*WHAT YOU HAVE TO DO:* Give again, exactly as written, each line of the material below starting at the line that contains "hold WS [ps]" and ending at the line that contains "after global placement". Both ends count, and no other line does.

[RECORDS PROVIDED Boundary: Start]

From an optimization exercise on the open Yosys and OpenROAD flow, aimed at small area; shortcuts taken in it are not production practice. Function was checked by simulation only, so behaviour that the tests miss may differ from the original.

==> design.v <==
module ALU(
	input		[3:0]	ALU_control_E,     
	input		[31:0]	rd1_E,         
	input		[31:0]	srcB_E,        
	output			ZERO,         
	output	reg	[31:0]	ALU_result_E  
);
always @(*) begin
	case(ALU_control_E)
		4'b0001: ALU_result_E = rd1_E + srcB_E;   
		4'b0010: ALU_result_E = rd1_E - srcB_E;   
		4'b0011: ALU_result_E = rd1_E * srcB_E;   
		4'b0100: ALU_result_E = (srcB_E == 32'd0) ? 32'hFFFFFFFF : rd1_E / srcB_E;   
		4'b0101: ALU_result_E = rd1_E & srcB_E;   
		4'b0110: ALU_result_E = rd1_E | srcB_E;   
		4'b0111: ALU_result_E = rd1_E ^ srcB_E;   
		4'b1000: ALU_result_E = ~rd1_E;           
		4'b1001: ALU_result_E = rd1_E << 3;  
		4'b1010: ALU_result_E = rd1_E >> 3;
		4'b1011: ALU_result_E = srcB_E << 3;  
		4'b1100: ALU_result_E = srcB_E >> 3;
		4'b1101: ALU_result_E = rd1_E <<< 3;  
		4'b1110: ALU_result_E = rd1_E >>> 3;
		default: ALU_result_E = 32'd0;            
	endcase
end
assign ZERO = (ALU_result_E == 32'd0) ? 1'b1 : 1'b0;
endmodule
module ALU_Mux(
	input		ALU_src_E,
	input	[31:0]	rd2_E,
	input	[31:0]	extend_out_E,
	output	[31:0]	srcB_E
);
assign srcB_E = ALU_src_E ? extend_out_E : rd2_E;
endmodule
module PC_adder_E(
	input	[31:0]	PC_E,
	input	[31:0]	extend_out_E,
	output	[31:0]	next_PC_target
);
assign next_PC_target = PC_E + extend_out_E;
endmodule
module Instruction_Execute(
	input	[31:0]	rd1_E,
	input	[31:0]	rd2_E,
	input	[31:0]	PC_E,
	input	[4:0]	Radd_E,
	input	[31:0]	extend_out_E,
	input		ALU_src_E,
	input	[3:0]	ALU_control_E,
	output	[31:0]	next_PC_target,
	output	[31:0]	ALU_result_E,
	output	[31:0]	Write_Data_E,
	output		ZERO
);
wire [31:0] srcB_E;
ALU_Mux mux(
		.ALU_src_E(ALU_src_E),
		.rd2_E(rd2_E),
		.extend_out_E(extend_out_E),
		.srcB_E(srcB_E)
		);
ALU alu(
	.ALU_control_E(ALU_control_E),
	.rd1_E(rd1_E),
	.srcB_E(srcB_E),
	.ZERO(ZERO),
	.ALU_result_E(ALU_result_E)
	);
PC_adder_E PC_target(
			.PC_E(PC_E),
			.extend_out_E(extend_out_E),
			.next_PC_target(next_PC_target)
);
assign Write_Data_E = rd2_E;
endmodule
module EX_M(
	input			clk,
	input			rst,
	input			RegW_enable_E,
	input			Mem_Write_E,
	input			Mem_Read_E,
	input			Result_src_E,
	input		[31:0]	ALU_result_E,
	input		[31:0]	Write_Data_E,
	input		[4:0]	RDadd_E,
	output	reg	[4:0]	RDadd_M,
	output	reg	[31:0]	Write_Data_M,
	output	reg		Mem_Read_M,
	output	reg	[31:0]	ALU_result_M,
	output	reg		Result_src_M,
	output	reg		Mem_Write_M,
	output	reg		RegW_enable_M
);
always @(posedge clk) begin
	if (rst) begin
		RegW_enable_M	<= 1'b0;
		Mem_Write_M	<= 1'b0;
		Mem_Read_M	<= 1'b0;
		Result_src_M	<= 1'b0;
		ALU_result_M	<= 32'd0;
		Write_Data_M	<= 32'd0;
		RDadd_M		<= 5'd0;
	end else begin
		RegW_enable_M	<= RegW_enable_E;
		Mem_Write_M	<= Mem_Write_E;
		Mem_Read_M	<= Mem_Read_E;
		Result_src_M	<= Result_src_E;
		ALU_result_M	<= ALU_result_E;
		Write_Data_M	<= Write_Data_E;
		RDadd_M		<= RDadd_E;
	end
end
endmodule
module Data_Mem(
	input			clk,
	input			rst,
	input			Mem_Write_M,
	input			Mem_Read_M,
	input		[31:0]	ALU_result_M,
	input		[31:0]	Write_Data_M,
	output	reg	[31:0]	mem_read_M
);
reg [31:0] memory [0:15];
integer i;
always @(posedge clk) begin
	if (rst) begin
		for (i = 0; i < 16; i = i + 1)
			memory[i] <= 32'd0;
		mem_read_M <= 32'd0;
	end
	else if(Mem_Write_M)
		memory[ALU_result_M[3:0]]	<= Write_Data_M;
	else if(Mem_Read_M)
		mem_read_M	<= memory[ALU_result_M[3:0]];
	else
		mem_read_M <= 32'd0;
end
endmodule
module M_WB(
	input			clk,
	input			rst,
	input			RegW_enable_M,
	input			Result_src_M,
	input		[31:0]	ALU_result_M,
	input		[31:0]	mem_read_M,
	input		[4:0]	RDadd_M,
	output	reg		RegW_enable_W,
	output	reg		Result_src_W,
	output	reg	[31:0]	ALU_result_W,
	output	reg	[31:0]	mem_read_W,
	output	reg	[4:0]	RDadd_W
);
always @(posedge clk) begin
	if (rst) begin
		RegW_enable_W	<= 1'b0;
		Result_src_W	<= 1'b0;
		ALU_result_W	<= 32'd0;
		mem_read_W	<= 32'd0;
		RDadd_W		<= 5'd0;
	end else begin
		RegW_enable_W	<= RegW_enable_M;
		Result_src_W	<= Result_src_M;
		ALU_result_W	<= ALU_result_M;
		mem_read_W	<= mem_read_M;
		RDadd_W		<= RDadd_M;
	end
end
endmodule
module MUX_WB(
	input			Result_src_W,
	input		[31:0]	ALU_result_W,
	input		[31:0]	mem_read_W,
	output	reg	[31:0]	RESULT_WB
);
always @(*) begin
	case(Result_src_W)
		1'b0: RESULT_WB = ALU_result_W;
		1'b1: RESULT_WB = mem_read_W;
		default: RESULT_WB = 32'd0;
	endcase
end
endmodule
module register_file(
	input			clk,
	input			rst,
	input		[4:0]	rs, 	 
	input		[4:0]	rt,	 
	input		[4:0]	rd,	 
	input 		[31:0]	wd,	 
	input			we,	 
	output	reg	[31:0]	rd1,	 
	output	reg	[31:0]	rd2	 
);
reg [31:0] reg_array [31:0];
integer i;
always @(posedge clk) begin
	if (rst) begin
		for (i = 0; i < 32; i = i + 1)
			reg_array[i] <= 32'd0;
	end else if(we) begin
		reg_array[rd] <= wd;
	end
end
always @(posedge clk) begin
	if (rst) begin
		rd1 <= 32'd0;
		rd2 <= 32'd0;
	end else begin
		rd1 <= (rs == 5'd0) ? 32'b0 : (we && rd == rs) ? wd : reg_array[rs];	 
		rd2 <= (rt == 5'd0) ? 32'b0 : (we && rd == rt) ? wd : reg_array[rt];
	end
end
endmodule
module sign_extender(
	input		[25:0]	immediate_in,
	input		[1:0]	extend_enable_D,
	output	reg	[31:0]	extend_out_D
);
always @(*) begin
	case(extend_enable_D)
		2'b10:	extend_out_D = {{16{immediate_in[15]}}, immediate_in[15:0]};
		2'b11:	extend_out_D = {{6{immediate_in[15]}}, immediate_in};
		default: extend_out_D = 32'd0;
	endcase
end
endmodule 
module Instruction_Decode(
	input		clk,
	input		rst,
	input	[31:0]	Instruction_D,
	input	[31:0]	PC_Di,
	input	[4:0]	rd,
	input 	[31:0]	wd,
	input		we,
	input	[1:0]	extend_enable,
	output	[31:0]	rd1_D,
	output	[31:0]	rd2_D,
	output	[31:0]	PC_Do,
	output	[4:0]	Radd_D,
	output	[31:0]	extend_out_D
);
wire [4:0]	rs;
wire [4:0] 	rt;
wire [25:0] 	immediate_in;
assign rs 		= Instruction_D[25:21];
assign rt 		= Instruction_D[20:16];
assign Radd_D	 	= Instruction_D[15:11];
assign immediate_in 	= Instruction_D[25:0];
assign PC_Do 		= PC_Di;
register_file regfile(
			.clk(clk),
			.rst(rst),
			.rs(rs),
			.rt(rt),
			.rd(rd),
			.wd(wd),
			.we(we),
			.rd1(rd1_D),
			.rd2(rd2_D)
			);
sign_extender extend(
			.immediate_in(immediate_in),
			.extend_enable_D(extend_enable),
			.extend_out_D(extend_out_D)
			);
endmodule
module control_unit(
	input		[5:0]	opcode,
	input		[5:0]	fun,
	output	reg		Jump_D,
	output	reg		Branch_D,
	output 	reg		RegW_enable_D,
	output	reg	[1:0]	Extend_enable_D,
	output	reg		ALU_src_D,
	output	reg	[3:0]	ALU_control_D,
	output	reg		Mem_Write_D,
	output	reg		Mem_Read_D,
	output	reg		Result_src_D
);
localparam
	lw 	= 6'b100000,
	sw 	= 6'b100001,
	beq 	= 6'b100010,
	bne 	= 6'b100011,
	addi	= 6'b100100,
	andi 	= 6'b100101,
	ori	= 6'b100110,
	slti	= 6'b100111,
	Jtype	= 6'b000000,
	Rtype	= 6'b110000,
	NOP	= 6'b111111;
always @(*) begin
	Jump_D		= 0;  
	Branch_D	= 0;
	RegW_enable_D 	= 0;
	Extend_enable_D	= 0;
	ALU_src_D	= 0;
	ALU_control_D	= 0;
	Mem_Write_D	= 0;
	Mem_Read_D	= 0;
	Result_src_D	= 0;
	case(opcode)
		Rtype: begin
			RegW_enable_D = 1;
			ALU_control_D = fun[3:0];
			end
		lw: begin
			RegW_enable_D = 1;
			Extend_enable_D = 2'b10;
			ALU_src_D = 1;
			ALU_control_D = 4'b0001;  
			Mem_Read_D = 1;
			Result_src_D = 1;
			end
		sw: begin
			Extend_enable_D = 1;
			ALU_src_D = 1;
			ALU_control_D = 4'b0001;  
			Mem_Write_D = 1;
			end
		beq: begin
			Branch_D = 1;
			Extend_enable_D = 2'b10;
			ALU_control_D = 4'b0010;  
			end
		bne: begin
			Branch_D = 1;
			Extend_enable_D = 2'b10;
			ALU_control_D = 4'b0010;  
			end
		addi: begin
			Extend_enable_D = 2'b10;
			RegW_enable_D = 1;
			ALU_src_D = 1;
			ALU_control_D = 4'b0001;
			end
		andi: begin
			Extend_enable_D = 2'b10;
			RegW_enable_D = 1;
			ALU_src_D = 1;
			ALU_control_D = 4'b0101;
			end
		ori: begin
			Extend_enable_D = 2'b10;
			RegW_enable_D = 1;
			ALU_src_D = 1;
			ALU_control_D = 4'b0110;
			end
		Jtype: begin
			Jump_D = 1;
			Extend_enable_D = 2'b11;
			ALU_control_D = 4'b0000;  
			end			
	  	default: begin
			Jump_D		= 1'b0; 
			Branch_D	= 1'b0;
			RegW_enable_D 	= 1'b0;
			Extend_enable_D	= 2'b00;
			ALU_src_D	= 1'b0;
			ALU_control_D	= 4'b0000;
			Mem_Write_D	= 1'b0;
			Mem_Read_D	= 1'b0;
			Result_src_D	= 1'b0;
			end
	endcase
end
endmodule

[RECORDS PROVIDED Boundary: End]
[RECORDS PROVIDED Boundary: Start]

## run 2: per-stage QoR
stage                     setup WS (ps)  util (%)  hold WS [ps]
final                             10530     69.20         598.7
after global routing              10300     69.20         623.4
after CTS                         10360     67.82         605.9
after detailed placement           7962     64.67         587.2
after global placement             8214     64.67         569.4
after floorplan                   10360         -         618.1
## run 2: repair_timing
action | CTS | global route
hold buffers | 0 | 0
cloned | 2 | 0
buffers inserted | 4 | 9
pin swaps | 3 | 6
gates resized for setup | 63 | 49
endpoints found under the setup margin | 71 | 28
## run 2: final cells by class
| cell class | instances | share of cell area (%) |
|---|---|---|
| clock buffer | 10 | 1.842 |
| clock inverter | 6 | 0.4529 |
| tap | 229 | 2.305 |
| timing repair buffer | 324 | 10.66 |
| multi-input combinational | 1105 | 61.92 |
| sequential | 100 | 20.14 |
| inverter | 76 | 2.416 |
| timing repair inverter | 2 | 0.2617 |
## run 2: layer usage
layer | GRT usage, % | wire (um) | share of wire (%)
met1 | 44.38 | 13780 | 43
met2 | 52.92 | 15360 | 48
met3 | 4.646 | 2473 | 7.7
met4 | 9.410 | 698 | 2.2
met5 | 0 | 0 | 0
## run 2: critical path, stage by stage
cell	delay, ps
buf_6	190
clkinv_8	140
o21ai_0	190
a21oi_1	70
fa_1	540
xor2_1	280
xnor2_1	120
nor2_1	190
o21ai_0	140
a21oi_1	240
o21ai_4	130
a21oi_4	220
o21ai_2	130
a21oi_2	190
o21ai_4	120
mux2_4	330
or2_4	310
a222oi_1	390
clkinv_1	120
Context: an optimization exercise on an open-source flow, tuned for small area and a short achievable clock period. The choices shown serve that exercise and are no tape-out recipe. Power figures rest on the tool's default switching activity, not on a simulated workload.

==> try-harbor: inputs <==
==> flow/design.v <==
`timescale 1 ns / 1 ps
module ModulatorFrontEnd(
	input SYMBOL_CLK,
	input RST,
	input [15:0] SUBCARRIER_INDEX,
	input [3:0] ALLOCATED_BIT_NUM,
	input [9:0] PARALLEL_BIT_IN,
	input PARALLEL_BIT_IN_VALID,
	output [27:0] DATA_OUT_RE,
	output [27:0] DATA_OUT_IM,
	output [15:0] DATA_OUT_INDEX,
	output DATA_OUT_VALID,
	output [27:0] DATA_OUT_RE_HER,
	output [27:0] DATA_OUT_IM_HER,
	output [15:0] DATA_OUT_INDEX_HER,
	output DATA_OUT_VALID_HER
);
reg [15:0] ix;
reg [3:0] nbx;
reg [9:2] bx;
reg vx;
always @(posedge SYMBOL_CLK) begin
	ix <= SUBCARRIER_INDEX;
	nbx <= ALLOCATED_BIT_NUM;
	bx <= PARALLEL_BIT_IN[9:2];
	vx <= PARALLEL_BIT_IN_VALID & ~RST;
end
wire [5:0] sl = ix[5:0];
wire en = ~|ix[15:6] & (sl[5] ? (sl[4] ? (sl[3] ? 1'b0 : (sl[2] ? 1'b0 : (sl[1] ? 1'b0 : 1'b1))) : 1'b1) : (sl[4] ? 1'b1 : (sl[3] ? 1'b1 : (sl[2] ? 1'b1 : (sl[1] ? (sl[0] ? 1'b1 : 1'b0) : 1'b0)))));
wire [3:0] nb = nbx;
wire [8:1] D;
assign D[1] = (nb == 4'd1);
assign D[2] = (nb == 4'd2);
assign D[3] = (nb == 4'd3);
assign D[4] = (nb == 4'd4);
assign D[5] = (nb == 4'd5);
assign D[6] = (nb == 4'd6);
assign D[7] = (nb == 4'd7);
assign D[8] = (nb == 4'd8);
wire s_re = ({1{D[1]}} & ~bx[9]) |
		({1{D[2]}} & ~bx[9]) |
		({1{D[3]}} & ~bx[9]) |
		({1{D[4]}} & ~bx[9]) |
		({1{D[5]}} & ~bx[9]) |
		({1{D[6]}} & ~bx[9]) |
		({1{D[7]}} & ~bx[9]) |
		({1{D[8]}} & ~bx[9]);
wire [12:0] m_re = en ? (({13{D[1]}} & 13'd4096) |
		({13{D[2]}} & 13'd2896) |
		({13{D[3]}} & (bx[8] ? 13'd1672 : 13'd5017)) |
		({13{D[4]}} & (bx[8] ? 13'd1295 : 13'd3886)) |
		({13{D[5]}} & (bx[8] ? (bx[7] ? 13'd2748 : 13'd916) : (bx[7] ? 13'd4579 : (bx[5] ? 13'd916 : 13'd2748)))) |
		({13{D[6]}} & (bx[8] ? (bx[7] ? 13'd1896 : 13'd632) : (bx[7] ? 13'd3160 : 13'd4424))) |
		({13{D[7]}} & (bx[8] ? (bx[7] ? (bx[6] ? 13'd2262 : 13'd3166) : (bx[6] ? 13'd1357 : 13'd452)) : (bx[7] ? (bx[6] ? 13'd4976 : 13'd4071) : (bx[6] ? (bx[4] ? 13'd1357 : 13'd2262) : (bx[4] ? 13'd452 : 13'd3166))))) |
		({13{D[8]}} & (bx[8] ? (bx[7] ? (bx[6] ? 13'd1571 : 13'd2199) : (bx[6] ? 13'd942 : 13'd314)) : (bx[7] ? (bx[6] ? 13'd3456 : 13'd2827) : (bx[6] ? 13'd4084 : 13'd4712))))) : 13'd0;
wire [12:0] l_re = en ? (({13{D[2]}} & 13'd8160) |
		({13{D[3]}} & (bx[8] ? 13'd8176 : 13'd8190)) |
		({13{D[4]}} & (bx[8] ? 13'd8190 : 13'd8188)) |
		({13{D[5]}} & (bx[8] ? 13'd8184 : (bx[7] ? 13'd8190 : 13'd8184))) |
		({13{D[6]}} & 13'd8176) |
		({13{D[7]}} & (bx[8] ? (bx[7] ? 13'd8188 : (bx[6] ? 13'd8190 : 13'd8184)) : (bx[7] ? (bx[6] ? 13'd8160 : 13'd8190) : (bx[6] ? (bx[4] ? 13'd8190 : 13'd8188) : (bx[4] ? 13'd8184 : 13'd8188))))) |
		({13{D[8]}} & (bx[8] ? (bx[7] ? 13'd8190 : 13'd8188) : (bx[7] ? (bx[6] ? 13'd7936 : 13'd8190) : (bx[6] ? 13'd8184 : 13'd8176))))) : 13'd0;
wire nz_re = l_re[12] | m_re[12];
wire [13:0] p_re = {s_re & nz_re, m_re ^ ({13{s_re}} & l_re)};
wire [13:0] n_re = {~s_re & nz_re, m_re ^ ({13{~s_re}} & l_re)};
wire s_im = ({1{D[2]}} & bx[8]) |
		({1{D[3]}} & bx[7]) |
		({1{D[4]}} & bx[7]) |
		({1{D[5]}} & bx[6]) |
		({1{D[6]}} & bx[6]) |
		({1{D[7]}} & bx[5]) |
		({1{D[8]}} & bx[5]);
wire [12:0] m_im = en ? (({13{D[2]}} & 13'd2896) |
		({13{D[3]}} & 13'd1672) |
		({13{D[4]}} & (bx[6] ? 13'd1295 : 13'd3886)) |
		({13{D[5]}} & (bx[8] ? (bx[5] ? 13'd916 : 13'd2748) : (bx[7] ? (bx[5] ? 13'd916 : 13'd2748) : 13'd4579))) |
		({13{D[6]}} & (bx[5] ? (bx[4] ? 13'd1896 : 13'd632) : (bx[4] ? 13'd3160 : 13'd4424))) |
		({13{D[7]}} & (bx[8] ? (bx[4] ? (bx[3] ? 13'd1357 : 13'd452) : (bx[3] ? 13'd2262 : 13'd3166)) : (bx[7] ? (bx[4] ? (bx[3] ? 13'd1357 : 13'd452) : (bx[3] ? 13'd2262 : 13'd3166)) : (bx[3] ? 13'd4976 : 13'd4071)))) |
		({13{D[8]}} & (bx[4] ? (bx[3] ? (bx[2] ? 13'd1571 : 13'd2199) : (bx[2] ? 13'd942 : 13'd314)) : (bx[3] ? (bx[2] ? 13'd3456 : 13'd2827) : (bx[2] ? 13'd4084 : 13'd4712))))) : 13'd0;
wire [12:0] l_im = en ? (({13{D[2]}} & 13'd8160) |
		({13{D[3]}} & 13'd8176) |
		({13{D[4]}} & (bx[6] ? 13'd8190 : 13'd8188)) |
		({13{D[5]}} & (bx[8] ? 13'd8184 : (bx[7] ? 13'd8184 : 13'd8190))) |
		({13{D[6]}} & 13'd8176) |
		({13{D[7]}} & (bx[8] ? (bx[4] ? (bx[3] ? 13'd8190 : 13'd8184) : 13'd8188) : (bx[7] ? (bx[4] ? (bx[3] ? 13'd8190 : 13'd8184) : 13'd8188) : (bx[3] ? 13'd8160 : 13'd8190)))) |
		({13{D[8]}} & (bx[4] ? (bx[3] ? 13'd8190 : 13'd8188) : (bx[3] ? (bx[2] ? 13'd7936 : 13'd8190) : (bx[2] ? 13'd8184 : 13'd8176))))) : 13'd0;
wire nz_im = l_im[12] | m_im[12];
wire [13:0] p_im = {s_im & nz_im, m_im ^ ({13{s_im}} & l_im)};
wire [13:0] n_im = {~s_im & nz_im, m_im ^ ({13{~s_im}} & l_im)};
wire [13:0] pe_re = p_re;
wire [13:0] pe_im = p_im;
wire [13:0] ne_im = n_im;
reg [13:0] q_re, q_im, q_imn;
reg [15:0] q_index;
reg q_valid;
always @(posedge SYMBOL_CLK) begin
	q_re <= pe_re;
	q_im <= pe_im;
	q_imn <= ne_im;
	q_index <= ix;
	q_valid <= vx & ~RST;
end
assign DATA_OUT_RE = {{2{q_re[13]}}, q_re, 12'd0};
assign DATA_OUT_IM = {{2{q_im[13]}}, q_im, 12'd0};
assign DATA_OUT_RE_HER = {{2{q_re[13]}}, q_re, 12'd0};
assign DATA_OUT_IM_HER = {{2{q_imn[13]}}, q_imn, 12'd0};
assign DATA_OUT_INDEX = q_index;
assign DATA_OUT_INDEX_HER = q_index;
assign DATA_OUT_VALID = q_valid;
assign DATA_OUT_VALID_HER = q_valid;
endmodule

[RECORDS PROVIDED Boundary: End]

*EXPECTED ANSWER:*
stage                     setup WS (ps)  util (%)  hold WS [ps]
final                             10530     69.20         598.7
after global routing              10300     69.20         623.4
after CTS                         10360     67.82         605.9
after detailed placement           7962     64.67         587.2
after global placement             8214     64.67         569.4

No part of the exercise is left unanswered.